# 1991 Geo Prizm Install Thread



## Oak244 (Apr 7, 2006)

Well I thought I might as well show my progress. I forgot to take pics of the deadening of the car, but you all have seen enough of that I am sure. Also you have seen a simple Wood box, so I skipped that too. Here is my amp rack, and probably the layout I will use. This mounts facing the back seat in the trunk of course. So the only time these will be seen is when the back seat is out, which is easy for me to move if I need to work with the amps, and of course not easy to get to or be seen by would be theives. 

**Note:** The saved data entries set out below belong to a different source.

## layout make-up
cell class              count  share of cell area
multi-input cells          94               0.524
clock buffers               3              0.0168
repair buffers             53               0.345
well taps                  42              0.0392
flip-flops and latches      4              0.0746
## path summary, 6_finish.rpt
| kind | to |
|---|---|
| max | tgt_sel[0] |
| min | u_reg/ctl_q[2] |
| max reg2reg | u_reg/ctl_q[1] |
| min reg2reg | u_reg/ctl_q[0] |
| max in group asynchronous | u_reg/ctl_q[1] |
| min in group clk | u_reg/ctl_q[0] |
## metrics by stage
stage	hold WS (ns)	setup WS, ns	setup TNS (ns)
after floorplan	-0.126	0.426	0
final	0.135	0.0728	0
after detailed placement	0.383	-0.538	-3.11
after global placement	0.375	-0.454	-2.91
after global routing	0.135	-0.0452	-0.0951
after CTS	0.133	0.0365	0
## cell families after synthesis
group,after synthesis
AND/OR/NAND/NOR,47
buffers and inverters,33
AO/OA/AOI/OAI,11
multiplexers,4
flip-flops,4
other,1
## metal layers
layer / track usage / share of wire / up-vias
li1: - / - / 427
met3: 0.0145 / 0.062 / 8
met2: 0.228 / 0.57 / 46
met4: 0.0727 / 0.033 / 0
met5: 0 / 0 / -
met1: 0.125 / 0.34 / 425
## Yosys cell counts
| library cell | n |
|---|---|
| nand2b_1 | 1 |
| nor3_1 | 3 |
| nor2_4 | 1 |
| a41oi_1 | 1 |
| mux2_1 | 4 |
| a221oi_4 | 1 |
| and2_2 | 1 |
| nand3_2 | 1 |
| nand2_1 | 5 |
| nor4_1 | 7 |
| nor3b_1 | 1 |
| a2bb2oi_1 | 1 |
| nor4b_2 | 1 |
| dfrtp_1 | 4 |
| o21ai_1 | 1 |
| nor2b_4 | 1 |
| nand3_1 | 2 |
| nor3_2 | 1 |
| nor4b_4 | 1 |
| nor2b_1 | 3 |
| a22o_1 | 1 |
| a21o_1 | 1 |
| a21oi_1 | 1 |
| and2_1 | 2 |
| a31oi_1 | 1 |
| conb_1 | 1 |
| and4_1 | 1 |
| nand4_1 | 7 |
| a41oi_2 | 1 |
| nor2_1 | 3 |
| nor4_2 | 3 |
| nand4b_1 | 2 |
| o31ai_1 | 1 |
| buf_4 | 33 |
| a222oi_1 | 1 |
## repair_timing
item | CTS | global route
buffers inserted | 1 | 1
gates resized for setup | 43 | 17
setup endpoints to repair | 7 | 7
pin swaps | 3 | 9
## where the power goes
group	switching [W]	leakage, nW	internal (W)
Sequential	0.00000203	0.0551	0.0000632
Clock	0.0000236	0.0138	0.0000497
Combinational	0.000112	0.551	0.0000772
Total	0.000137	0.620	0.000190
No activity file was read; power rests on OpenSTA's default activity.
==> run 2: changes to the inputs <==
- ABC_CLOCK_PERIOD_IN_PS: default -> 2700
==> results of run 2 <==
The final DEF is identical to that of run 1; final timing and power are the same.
[config.mk]
export PLATFORM = sky130hd
export DESIGN_NAME = hclk_gen
export DESIGN_NICKNAME = d
export VERILOG_FILES = /design/src/rtl/hclk_pkg.sv /design/src/rtl/hclk_period_decode.sv /design/src/rtl/hclk_phase_counter.sv /design/src/rtl/hclk_level_map.sv /design/src/rtl/hclk_gen.sv
export SDC_FILE = /design/constraint.sdc
export NUM_CORES = 1
export LEC_CHECK = 0
export CAP_MARGIN = 20
export CORE_MARGIN = 3
export CORE_UTILIZATION = 40
export DETAILED_ROUTE_END_ITERATION = 6
export DONT_BUFFER_PORTS = 1
export GPL_TIMING_DRIVEN = 0
export PLACE_DENSITY = 0.61
export SLEW_MARGIN = 20
export SYNTH_ARGS = -nofsm -noshare
export SYNTH_HDL_FRONTEND = slang
export SYNTH_HIERARCHICAL = 1
export SYNTH_SLANG_ARGS = --single-unit
export TNS_END_PERCENT = 5
[constraint.sdc]
create_clock -name clk -period 3.8 [get_ports clk]
set_clock_uncertainty 0.1 [all_clocks]
set_input_delay 0.76 -clock clk [delete_from_list [all_inputs] [get_ports clk]]
set_output_delay 0.76 -clock clk [all_outputs]
set_load 0.02 [all_outputs]
[src/rtl/hclk_pkg.sv]
package hclk_pkg;

  typedef struct packed {
    logic first;
    logic second;
  } hclk_pair_t;

  // Period in core cycles: a zero field selects the largest period 2**div_w.
  function automatic int period_cycles(input int div_val, input int div_w);
    return (div_val == 0) ? (1 << div_w) : div_val;
  endfunction

  // Add inc to a half-cycle count, folding once at modulus m.
  function automatic int wrap_add(input int cnt, input int inc, input int m);
    int s;
    s = cnt + inc;
    return (s >= m) ? (s - m) : s;
  endfunction

  // A half-cycle index in the upper half of the period is a high level.
  function automatic logic half_high(input int h, input int p);
    return (h >= p);
  endfunction

endpackage

[src/rtl/hclk_period_decode.sv]
module hclk_period_decode #(
  parameter int DIV_W = 4,
  localparam int MOD_W = DIV_W + 2
) (
  input  logic [DIV_W-1:0] divider,
  output logic [MOD_W-1:0] period,
  output logic [MOD_W-1:0] modulus
);
  always_comb begin
    period  = MOD_W'(hclk_pkg::period_cycles(int'(divider), DIV_W));
    modulus = MOD_W'(period << 1);
  end
endmodule

[src/rtl/hclk_phase_counter.sv]
module hclk_phase_counter #(
  parameter int DIV_W = 4,
  parameter int PH_W  = 4,
  localparam int MOD_W = DIV_W + 2
) (
  input  logic             clk,
  input  logic             rst,
  input  logic             enable,
  input  logic             advance,
  input  logic [PH_W-1:0]  phase,
  input  logic [MOD_W-1:0] modulus,
  output logic [MOD_W-1:0] cnt,
  output logic             step_evt,
  output logic             wrap_evt
);
  logic [MOD_W-1:0] cnt_next;
  logic [MOD_W-1:0] phase_ext;

  always_comb begin
    phase_ext = MOD_W'(phase);
    step_evt  = enable && advance;
    cnt_next  = MOD_W'(hclk_pkg::wrap_add(int'(cnt), 2, int'(modulus)));
    wrap_evt  = step_evt && ((int'(cnt) + 2) >= int'(modulus));
  end

  always_ff @(posedge clk) begin
    if (rst) begin
      cnt <= '0;
    end else if (!enable) begin
      cnt <= phase_ext;
    end else if (advance) begin
      cnt <= cnt_next;
    end
  end
endmodule

[src/rtl/hclk_level_map.sv]
module hclk_level_map #(
  parameter int DIV_W = 4,
  localparam int MOD_W = DIV_W + 2
) (
  input  logic [MOD_W-1:0]   cnt,
  input  logic [MOD_W-1:0]   period,
  input  logic [MOD_W-1:0]   modulus,
  output hclk_pkg::hclk_pair_t lvl
);
  int h_second;

  always_comb begin
    h_second   = hclk_pkg::wrap_add(int'(cnt), 1, int'(modulus));
    lvl.first  = hclk_pkg::half_high(int'(cnt), int'(period));
    lvl.second = hclk_pkg::half_high(h_second, int'(period));
  end
endmodule

[src/rtl/hclk_gen.sv]
module hclk_gen #(
  parameter int DIV_W = 4,
  parameter int PH_W  = 4
) (
  input  logic             clk,
  input  logic             rst,
  input  logic             enable,
  input  logic             advance,
  input  logic [DIV_W-1:0] divider,
  input  logic [PH_W-1:0]  phase,
  output logic             clk_first_half,
  output logic             clk_second_half
);
  localparam int MOD_W = DIV_W + 2;

  logic [MOD_W-1:0]     period;
  logic [MOD_W-1:0]     modulus;
  logic [MOD_W-1:0]     cnt;
  logic                 step_evt;
  logic                 wrap_evt;
  hclk_pkg::hclk_pair_t lvl;
  hclk_pkg::hclk_pair_t out_q;

  hclk_period_decode #(.DIV_W(DIV_W)) u_decode (
    .divider (divider),
    .period  (period),
    .modulus (modulus)
  );

  hclk_phase_counter #(.DIV_W(DIV_W), .PH_W(PH_W)) u_counter (
    .clk      (clk),
    .rst      (rst),
    .enable   (enable),
    .advance  (advance),
    .phase    (phase),
    .modulus  (modulus),
    .cnt      (cnt),
    .step_evt (step_evt),
    .wrap_evt (wrap_evt)
  );

  hclk_level_map #(.DIV_W(DIV_W)) u_map (
    .cnt     (cnt),
    .period  (period),
    .modulus (modulus),
    .lvl     (lvl)
  );

  // Output pair register: launch on advancing cycles, freeze on stalls.
  always_ff @(posedge clk) begin
    if (rst || !enable) begin
      out_q <= '0;
    end else if (step_evt) begin
      out_q <= lvl;
    end else begin
      out_q.first  <= out_q.second;
      out_q.second <= out_q.second;
    end
  end

  assign clk_first_half  = out_q.first;
  assign clk_second_half = out_q.second;
endmodule

==> qor.csv <==
stage,metric,value,unit
worst_hold_path,min_path_type,flip-flop to flip-flop,
clocking,cts.sink_count,8,
critical_path,required,3810,ps
critical_path,end_kind,flip-flop,
finish,instances_no_fill,274,
floorplanning,fp.dieH,70.5,microns
status,run_status,completed,
floorplanning,initial_core_util,43.5,%
critical_path,cp-start-kind,input port,
sta,whs,491,ps
place,place_inst,254,
place,io_buffers,0,
detailed_routing,drt-wirelength-per-cell,14.4,microns
clocking,clkTransAtPathRegs,40,ps
sta,fin_ws,169,ps
detailed_routing,dr.first_iter.drc_count,89,
sta,hold_viol_final,0,
power,peakVddDrop,0.167,mV
sta,finalMaxSlewViolations,0,
grt,track_usage,16.2,%
grt,busiest_layer,met2,
logic_synthesis,yosys_warnings,6,
sta,finalSetupViolCount,0,
power,powerDensity,289,nW/um^2
finish,area_delta_synth_final,22.0,%
power,swShare,39.5,%
finish,fin_area,2030,sq um
sta,fin_crit_sh,95.6,%
floorplanning,ioPinCount,14,
grt,antenna_found_initial,0,
grt,grt_use_met2,29.7,%
clocking,cts_buffer_depth,2,
place,dp_slack,-424,ps
grt,grt_use_met1,20.8,%
critical_path,path_depth,15,
grt,grt_pass1_wl,6750,microns
detailed_routing,dr.pass1.iters,4,
floorplanning,fp.dieArea,4970,sq um
detailed_routing,vias_per_cell,5.40,
power,power.leakage,0.000962,uW
floorplanning,rows,22,
floorplanning,die_x,70.5,microns
place,place.gp.congestion,0.794,
power,internal-power,355,uW
sta,max_freq,275,MHz
worst_hold_path,hold_path_depth,2,
place,dp_hpwl,2910,microns
critical_path,crit_chain,"nor4_4, inv_2, buf_4, ha_4, a2111oi_4, nand2_4, mux2_4, ha_1, nand2b_4, a2111oi_4, o21bai_1, a21oi_1, o22ai_1, nand2_1, a21oi_1",
logic_synthesis,netlist_instances,205,
power,total_power,587,uW
power,p_clk_share,17.0,%
clocking,numCtsBuffers,3,
critical_path,slowest_delay,370,ps
power,seqPwrFrac,18.1,%
detailed_routing,vias,1480,
clocking,clock_latency,230,ps
critical_path,crit_fanout,4,
critical_path,cp.arrival,3650,ps
critical_path,crit_slowest_cell,a2111oi_4,
clocking,tritoncts,yes,
logic_synthesis,synth_area,1660,sq um
grt,grt_use_met3,2.30,%
run,cap_violations,0,
detailed_routing,ant_nets,0,
sta,period_needed,3630,ps
finish,drive_above_1_share,30.1,%
finish,layout.nets,269,
power,p_comb_share,64.9,%
critical_path,crit_type,input port to flip-flop,
grt,grt_max_degree,11,
grt,grt_pass1_vias,1475,
place,placed_cell_area,1750,sq um
detailed_routing,drc,0,
floorplanning,core-area,3830,sq um
logic_synthesis,syn_avg_cell_area,8.12,sq um
grt,gr-total-overflow,0,
clocking,h-tree-depth,1,
clocking,cts_root_buf,clkbuf_8,
critical_path,reg2reg_depth,17,
power,p_switching,231,uW
critical_path,critPathTopFamily,compound AO/OA/AOI/OAI gates,
detailed_routing,wirelength,3950,microns
critical_path,path_buf_inv,2,
finish,diodes,0,
`src/rtl/sdThrottlePkg.sv`:
```
package sdThrottlePkg;

  typedef enum logic [1:0] {
    TH_IDLE = 2'd0,
    TH_WAIT = 2'd1,
    TH_RUN  = 2'd2
  } thrState_e;

  // strobes from control to datapath
  typedef struct packed {
    logic latchCfg;
    logic active;
    logic countSample;
    logic clearCount;
    logic clkEn;
  } thrCtl_t;

  // status from datapath to control
  typedef struct packed {
    logic spaceOk;
    logic midStopOk;
    logic fifoFull;
    logic lastSample;
  } thrStat_t;

endpackage

```
`src/rtl/sdThrottleDp.sv`:
```
module sdThrottleDp
  import sdThrottlePkg::*;
#(
  parameter int CFG_W      = 16,
  parameter int LVL_W      = 10,
  parameter int WORD_BYTES = 4,
  parameter int DATA_LANES = 4,
  parameter int BLK_RESET  = 512
) (
  input  logic             clk,
  input  logic             rstN,
  input  logic             cfgWrEn,
  input  logic [1:0]       cfgAddr,
  input  logic [CFG_W-1:0] cfgWrData,
  input  logic [LVL_W-1:0] fifoLevel,
  input  logic [LVL_W-1:0] fifoDepth,
  input  thrCtl_t          ctl,
  output thrStat_t         stat,
  output logic             stalled
);

  localparam int BYTE_SH = $clog2(WORD_BYTES);
  localparam int LANE_SH = $clog2(DATA_LANES);
  localparam int CNT_W   = CFG_W + 3;
  localparam int FREE_W  = LVL_W + BYTE_SH;
  localparam int CMP_W   = (FREE_W > CFG_W) ? FREE_W : CFG_W;

  // software-visible settings
  logic             cfgThrEn;
  logic [CFG_W-1:0] cfgThr;
  logic [CFG_W-1:0] cfgBlk;
  logic [CFG_W-1:0] cfgLimit;

  // per-transfer shadow copies
  logic             shThrEn;
  logic [CFG_W-1:0] shThr;
  logic [CFG_W-1:0] shBlk;
  logic [CFG_W-1:0] shLimit;

  logic [LVL_W-1:0] freeWords;
  logic [CMP_W-1:0] freeBytes;
  logic [CMP_W-1:0] thrCmp;
  logic [CNT_W-1:0] samplesPerBlk;
  logic [CNT_W-1:0] sampleCnt;
  logic [LVL_W-1:0] prevLevel;
  logic [CFG_W-1:0] stallCnt;
  logic             drainSeen;
  logic             fullNow;

  always_ff @(posedge clk) begin
    if (!rstN) begin
      cfgThrEn <= 1'b0;
      cfgThr   <= '0;
      cfgBlk   <= CFG_W'(BLK_RESET);
      cfgLimit <= '0;
    end else if (cfgWrEn && !ctl.active) begin
      unique case (cfgAddr)
        2'd0:    cfgThrEn <= cfgWrData[0];
        2'd1:    cfgThr   <= cfgWrData;
        2'd2:    cfgBlk   <= cfgWrData;
        default: cfgLimit <= cfgWrData;
      endcase
    end
  end

  always_ff @(posedge clk) begin
    if (!rstN) begin
      shThrEn <= 1'b0;
      shThr   <= '0;
      shBlk   <= CFG_W'(BLK_RESET);
      shLimit <= '0;
    end else if (ctl.latchCfg) begin
      shThrEn <= cfgThrEn;
      shThr   <= cfgThr;
      shBlk   <= cfgBlk;
      shLimit <= cfgLimit;
    end
  end

  // free space in bytes
  always_comb begin
    fullNow   = (fifoLevel >= fifoDepth);
    freeWords = fullNow ? '0 : (fifoDepth - fifoLevel);
    freeBytes = CMP_W'(freeWords) << BYTE_SH;
    thrCmp    = CMP_W'(shThr);
  end

  assign samplesPerBlk = (CNT_W'(shBlk) << 3) >> LANE_SH;

  always_ff @(posedge clk) begin
    if (!rstN) begin
      sampleCnt <= '0;
    end else if (ctl.latchCfg || ctl.clearCount) begin
      sampleCnt <= '0;
    end else if (ctl.countSample) begin
      sampleCnt <= sampleCnt + 1'b1;
    end
  end

  always_comb begin
    stat.fifoFull   = fullNow;
    stat.midStopOk  = !(shThrEn && (shThr >= shBlk));
    stat.lastSample = (sampleCnt == samplesPerBlk - 1'b1);
    if (shThrEn) begin
      stat.spaceOk = (freeBytes >= thrCmp);
    end else begin
      stat.spaceOk = (freeWords != '0);
    end
  end

  // stall watch: clock off, transfer active, FIFO not draining
  assign drainSeen = (fifoLevel < prevLevel);

  always_ff @(posedge clk) begin
    if (!rstN) begin
      prevLevel <= '0;
      stallCnt  <= '0;
    end else begin
      prevLevel <= fifoLevel;
      if (!ctl.active || ctl.clkEn || drainSeen) begin
        stallCnt <= '0;
      end else if (stallCnt != {CFG_W{1'b1}}) begin
        stallCnt <= stallCnt + 1'b1;
      end
    end
  end

  assign stalled = ctl.active && !ctl.clkEn && (shLimit != '0) &&
                   (stallCnt >= shLimit);

endmodule

```
`src/rtl/sdThrottleCtl.sv`:
```
module sdThrottleCtl
  import sdThrottlePkg::*;
(
  input  logic     clk,
  input  logic     rstN,
  input  logic     cmdIssue,
  input  logic     xferDone,
  input  logic     bitTick,
  input  thrStat_t stat,
  output thrCtl_t  ctl,
  output logic     cardClkEn,
  output logic     sampleStrobe,
  output logic     blockDone
);

  thrState_e state;
  thrState_e stateNext;
  logic      gateFull;

  assign gateFull     = stat.midStopOk && stat.fifoFull;
  assign cardClkEn    = (state == TH_RUN) && !gateFull;
  assign sampleStrobe = cardClkEn && bitTick;
  assign blockDone    = sampleStrobe && stat.lastSample;

  always_comb begin
    stateNext = state;
    unique case (state)
      TH_IDLE: if (cmdIssue) stateNext = TH_WAIT;
      TH_WAIT: begin
        if (xferDone)          stateNext = TH_IDLE;
        else if (stat.spaceOk) stateNext = TH_RUN;
      end
      TH_RUN: begin
        if (xferDone)       stateNext = TH_IDLE;
        else if (blockDone) stateNext = TH_WAIT;
      end
      default: stateNext = TH_IDLE;
    endcase
  end

  always_ff @(posedge clk) begin
    if (!rstN) state <= TH_IDLE;
    else       state <= stateNext;
  end

  always_comb begin
    ctl.latchCfg    = (state == TH_IDLE) && cmdIssue;
    ctl.active      = (state != TH_IDLE);
    ctl.countSample = sampleStrobe;
    ctl.clearCount  = blockDone;
    ctl.clkEn       = cardClkEn;
  end

endmodule

```
`src/rtl/sdReadThrottle.sv`:
```
module sdReadThrottle
  import sdThrottlePkg::*;
#(
  parameter int CFG_W      = 16,
  parameter int LVL_W      = 10,
  parameter int WORD_BYTES = 4,
  parameter int DATA_LANES = 4,
  parameter int BLK_RESET  = 512
) (
  input  logic             clk,
  input  logic             rstN,
  input  logic             cfgWrEn,
  input  logic [1:0]       cfgAddr,
  input  logic [CFG_W-1:0] cfgWrData,
  input  logic             cmdIssue,
  input  logic             xferDone,
  input  logic [LVL_W-1:0] fifoLevel,
  input  logic [LVL_W-1:0] fifoDepth,
  input  logic             bitTick,
  output logic             cardClkEn,
  output logic             sampleStrobe,
  output logic             blockDone,
  output logic             stalled
);

  thrCtl_t  ctl;
  thrStat_t stat;
  logic     xferActive;
  logic     midStopOk;

  assign xferActive = ctl.active;
  assign midStopOk  = stat.midStopOk;

  sdThrottleDp #(
    .CFG_W(CFG_W), .LVL_W(LVL_W), .WORD_BYTES(WORD_BYTES),
    .DATA_LANES(DATA_LANES), .BLK_RESET(BLK_RESET)
  ) u_dp (
    .clk(clk), .rstN(rstN), .cfgWrEn(cfgWrEn), .cfgAddr(cfgAddr),
    .cfgWrData(cfgWrData), .fifoLevel(fifoLevel), .fifoDepth(fifoDepth),
    .ctl(ctl), .stat(stat), .stalled(stalled)
  );

  sdThrottleCtl u_ctl (
    .clk(clk), .rstN(rstN), .cmdIssue(cmdIssue), .xferDone(xferDone),
    .bitTick(bitTick), .stat(stat), .ctl(ctl), .cardClkEn(cardClkEn),
    .sampleStrobe(sampleStrobe), .blockDone(blockDone)
  );

endmodule

```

I might mount these now, and get it back in the car. I am not sure if I want to spend the time or money to cover this, when I will be the only one who ever see's it. I have the baffles and backs made for the fiberglass pods. I will take pics of them right before I put the fleece on, in another thread.


----------



## minitruck_freq (Mar 27, 2005)

Arc......mmmmmmmm


----------



## evan (Dec 2, 2006)

Looks really good. I'm jealous of the amps. Feel free to add more pics of the details. The more, the merrier.


----------



## 03blueSI (Feb 5, 2006)

Nice amps. If I could have found some new XXKs I would have used them myself. I just picked up a 4100SE and will be getting a 4200SE when I same up some more cash. I will post pics when I get a chance as well as what I think of them when I get them installed.


----------



## Oak244 (Apr 7, 2006)

Cool, I used these XXK's in my last setup, so I know what they sound like. Just decided to change everything in the car except these amps and my CD player, so thought lets change the whole install too!


----------



## Wild Child (Feb 16, 2006)

dang, your amps are worth more than your car


----------



## ArcL100 (Jun 17, 2005)

Wild Child said:


> dang, your amps are worth more than your car


bwhaha

-aaron


----------



## Oak244 (Apr 7, 2006)

Wild Child said:


> dang, your amps are worth more than your car


LOL Yeah. I only paid $500 for the car. It was my gradfathers car, and only had 48,000 miles on it. That was 3 years ago. It now has 114,000 miles, but its a nice cheap car. I will be starting a new job soon, so I may look into a newer car in a year or so. Being an appraiser before, I just put too many miles on my cars to buy nice cars. It was a huge waste of money. With this new job, all I will be doing is driving from home to work and back, so I could buy a nice car and it would last longer then a few years lol. I have more then $500 wrapped up in wire and sound deadening alone lol.


----------



## rekd0514 (Sep 24, 2006)

Dang very nice equipment! I wouldn't go through all that deadening work if you are going to be switching cars soon. That would be such a waste as you can't move it once it's put down. haha Just wait for the next car....


----------



## Oak244 (Apr 7, 2006)

rekd0514 said:


> Dang very nice equipment! I wouldn't go through all that deadening work if you are going to be switching cars soon. That would be suck a waste as you can't move it once it's put down. haha Just wait for the next car....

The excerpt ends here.